I use JDBC to grab sql data and put into elastic search. I can the data in kibana but I cannot filter on a date field, clsddate.
input:
input {
jdbc {
jdbc_driver_library => "/etc/logstash/drivers/mssql-jdbc-6.2.2.jre8.jar"
jdbc_driver_class => "com.microsoft.sqlserver.jdbc.SQLServerDriver"

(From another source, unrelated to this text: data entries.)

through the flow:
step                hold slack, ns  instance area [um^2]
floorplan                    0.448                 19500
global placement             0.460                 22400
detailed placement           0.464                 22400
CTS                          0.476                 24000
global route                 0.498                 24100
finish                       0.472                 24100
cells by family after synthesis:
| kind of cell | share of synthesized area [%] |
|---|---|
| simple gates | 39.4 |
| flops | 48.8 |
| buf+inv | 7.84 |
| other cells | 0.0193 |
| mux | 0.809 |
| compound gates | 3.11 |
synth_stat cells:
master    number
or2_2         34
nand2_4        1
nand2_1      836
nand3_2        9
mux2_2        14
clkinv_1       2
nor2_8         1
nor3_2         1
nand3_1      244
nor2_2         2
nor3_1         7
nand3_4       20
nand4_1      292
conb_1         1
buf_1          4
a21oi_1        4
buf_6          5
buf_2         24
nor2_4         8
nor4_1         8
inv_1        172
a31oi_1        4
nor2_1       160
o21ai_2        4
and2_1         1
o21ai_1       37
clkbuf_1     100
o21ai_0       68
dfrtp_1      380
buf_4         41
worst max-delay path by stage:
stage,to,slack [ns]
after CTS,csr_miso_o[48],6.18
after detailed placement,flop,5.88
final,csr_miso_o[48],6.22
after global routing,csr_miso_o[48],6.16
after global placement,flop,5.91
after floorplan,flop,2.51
[config.mk]
export PLATFORM = sky130hd
export DESIGN_NAME = uart_tx_engine
export DESIGN_NICKNAME = d
export VERILOG_FILES = /design/src/rtl/uart_tx_engine.sv
export SDC_FILE = /design/constraint.sdc
export NUM_CORES = 1
export LEC_CHECK = 0
export CAP_MARGIN = 15
export CORE_AREA = 4 4 99 101
export DETAILED_ROUTE_END_ITERATION = 12
export DIE_AREA = 0 0 103 105
export PLACE_DENSITY = 0.69
export SLEW_MARGIN = 20
export SYNTH_ARGS = -nofsm -noshare
export SYNTH_HDL_FRONTEND = slang
export SYNTH_SLANG_ARGS = --single-unit
[constraint.sdc]
create_clock -name clk -period 8.36 [get_ports clk]
set_input_delay 1.672 -clock clk [delete_from_list [all_inputs] [get_ports clk]]
set_output_delay 1.672 -clock clk [all_outputs]
set_load 0.02 [all_outputs]
module reg_bus_rr_arbiter #(
  parameter int NumReq        = 2,
  parameter int AddrWidth     = 32,
  parameter int DataWidth     = 32,
  parameter int TimeoutCycles = 16
) (
  input  logic                          clk_i,
  input  logic                          rst_i,
  input  logic [NumReq-1:0]             req_valid_i,
  input  logic [NumReq-1:0]             req_write_i,
  input  logic [NumReq*AddrWidth-1:0]   req_addr_i,
  input  logic [NumReq*DataWidth-1:0]   req_wdata_i,
  input  logic [NumReq*DataWidth/8-1:0] req_wstrb_i,
  output logic [NumReq-1:0]             rsp_ready_o,
  output logic [DataWidth-1:0]          rsp_rdata_o,
  output logic                          rsp_error_o,
  output logic                          reg_valid_o,
  output logic                          reg_write_o,
  output logic [AddrWidth-1:0]          reg_addr_o,
  output logic [DataWidth-1:0]          reg_wdata_o,
  output logic [DataWidth/8-1:0]        reg_wstrb_o,
  input  logic                          reg_ready_i,
  input  logic                          reg_error_i,
  input  logic [DataWidth-1:0]          reg_rdata_i,
  output logic [NumReq-1:0]             grant_o
);
  localparam int StrbWidth = DataWidth / 8;
  localparam int IdxW      = (NumReq > 1) ? $clog2(NumReq) : 1;
  localparam int CntW      = (TimeoutCycles > 0) ? $clog2(TimeoutCycles + 1) : 1;
  // Counter value in the last BUSY cycle before the watchdog fires.
  localparam int unsigned  TmoLastI = (TimeoutCycles > 0) ? TimeoutCycles - 1 : 0;
  localparam logic [CntW-1:0] CntLast = CntW'(TmoLastI);
  localparam logic [IdxW-1:0] LastIdx = IdxW'(NumReq - 1);

  typedef enum logic {IDLE, BUSY} state_e;

  state_e            state_q, state_d;
  logic [IdxW-1:0]   ptr_q, ptr_d;
  logic [IdxW-1:0]   gidx_q, gidx_d;
  logic [CntW-1:0]   cnt_q, cnt_d;
  logic [NumReq-1:0] grant_q, grant_d;

  logic [NumReq-1:0]                lane_valid, lane_write, lane_rsp;
  logic [NumReq-1:0][AddrWidth-1:0] lane_addr;
  logic [NumReq-1:0][DataWidth-1:0] lane_wdata;
  logic [NumReq-1:0][StrbWidth-1:0] lane_wstrb;

  logic                 sel_write;
  logic [AddrWidth-1:0] sel_addr;
  logic [DataWidth-1:0] sel_wdata;
  logic [StrbWidth-1:0] sel_wstrb;

  logic            busy, granted_valid, abort, done, tmo, tmo_en, rsp_fire;
  logic            pick_found;
  logic [IdxW-1:0] pick_idx;
  int              cand;

  for (genvar i = 0; i < NumReq; i++) begin : g_lane
    reg_bus_rr_lane #(
      .AddrWidth(AddrWidth),
      .DataWidth(DataWidth)
    ) u_lane (
      .grant    (grant_q[i]),
      .valid    (req_valid_i[i]),
      .write    (req_write_i[i]),
      .addr     (req_addr_i[i*AddrWidth +: AddrWidth]),
      .wdata    (req_wdata_i[i*DataWidth +: DataWidth]),
      .wstrb    (req_wstrb_i[i*StrbWidth +: StrbWidth]),
      .rsp_fire (rsp_fire),
      .sel_valid(lane_valid[i]),
      .sel_write(lane_write[i]),
      .sel_addr (lane_addr[i]),
      .sel_wdata(lane_wdata[i]),
      .sel_wstrb(lane_wstrb[i]),
      .rsp_ready(lane_rsp[i])
    );
  end

  // OR-combine the lanes; at most one lane is granted so this is the mux.
  always_comb begin
    sel_write = 1'b0;
    sel_addr  = '0;
    sel_wdata = '0;
    sel_wstrb = '0;
    for (int i = 0; i < NumReq; i++) begin
      sel_write = sel_write | lane_write[i];
      sel_addr  = sel_addr  | lane_addr[i];
      sel_wdata = sel_wdata | lane_wdata[i];
      sel_wstrb = sel_wstrb | lane_wstrb[i];
    end
  end

  // Round-robin pick: first valid requester at or above ptr, wrapping.
  always_comb begin
    pick_found = 1'b0;
    pick_idx   = '0;
    cand       = 0;
    for (int k = 0; k < NumReq; k++) begin
      cand = int'(ptr_q) + k;
      if (cand >= NumReq) cand = cand - NumReq;
      if (!pick_found && req_valid_i[IdxW'(cand)]) begin
        pick_found = 1'b1;
        pick_idx   = IdxW'(cand);
      end
    end
  end

  // Transaction-ending events; abort beats completion beats timeout.
  assign busy          = (state_q == BUSY);
  assign tmo_en        = (TimeoutCycles > 0);
  assign granted_valid = |lane_valid;
  assign abort         = busy & ~granted_valid;
  assign done          = busy & granted_valid & reg_ready_i;
  assign tmo           = tmo_en & busy & granted_valid & ~reg_ready_i & (cnt_q == CntLast);
  assign rsp_fire      = done | tmo;

  assign reg_valid_o = busy & granted_valid;
  assign reg_write_o = sel_write;
  assign reg_addr_o  = sel_addr;
  assign reg_wdata_o = sel_wdata;
  assign reg_wstrb_o = sel_wstrb;
  assign rsp_ready_o = lane_rsp;
  assign rsp_rdata_o = done ? reg_rdata_i : '0;
  assign rsp_error_o = done ? reg_error_i : tmo;
  assign grant_o     = grant_q;

  // Next-state: grant on entry to BUSY, release and advance ptr on any end.
  always_comb begin
    state_d = state_q;
    ptr_d   = ptr_q;
    gidx_d  = gidx_q;
    cnt_d   = cnt_q;
    grant_d = grant_q;
    unique case (state_q)
      IDLE: begin
        if (pick_found) begin
          state_d           = BUSY;
          grant_d           = '0;
          grant_d[pick_idx] = 1'b1;
          gidx_d            = pick_idx;
          cnt_d             = '0;
        end
      end
      BUSY: begin
        if (abort || done || tmo) begin
          state_d = IDLE;
          grant_d = '0;
          ptr_d   = (gidx_q == LastIdx) ? '0 : gidx_q + 1'b1;
        end else if (tmo_en && cnt_q != CntLast) begin
          cnt_d = cnt_q + 1'b1;
        end
      end
      default: state_d = IDLE;
    endcase
  end

  // State registers.
  always_ff @(posedge clk_i or posedge rst_i) begin
    if (rst_i) begin
      state_q <= IDLE;
      ptr_q   <= '0;
      gidx_q  <= '0;
      cnt_q   <= '0;
      grant_q <= '0;
    end else begin
      state_q <= state_d;
      ptr_q   <= ptr_d;
      gidx_q  <= gidx_d;
      cnt_q   <= cnt_d;
      grant_q <= grant_d;
    end
  end
endmodule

jdbc_connection_string => "jdbc:sqlserver://brt1-trackit01\brt1trackit01;databaseName=TRACKIT8_DATA2"
jdbc_user => "reports"
jdbc_password => "letmeinNOW!"
schedule => "0 * * * *"
statement => "SELECT * FROM tasks WHERE MODIDATE >= :sql_last_value"
}
}
NO FILTER
Output:
output {
elasticsearch {
hosts => ["localhost:9200"]
sniffing => true
manage_template => false
user => elastic
password => letmein
index => "tasks-%{+YYYY.MM.dd}"
}
}
in Kibana, when I query clsddate: -, I get:
Discover: [parsing_exception] [match_phrase] unknown token [VALUE_NULL] after [query], with { line=1 & col=667 }
Error: [parsing_exception] [match_phrase] unknown token [VALUE_NULL] after [query], with { line=1 & col=667 }
at respond (http://brt1-elk02/bundles/vendors.bundle.js?v=16627:143:161556)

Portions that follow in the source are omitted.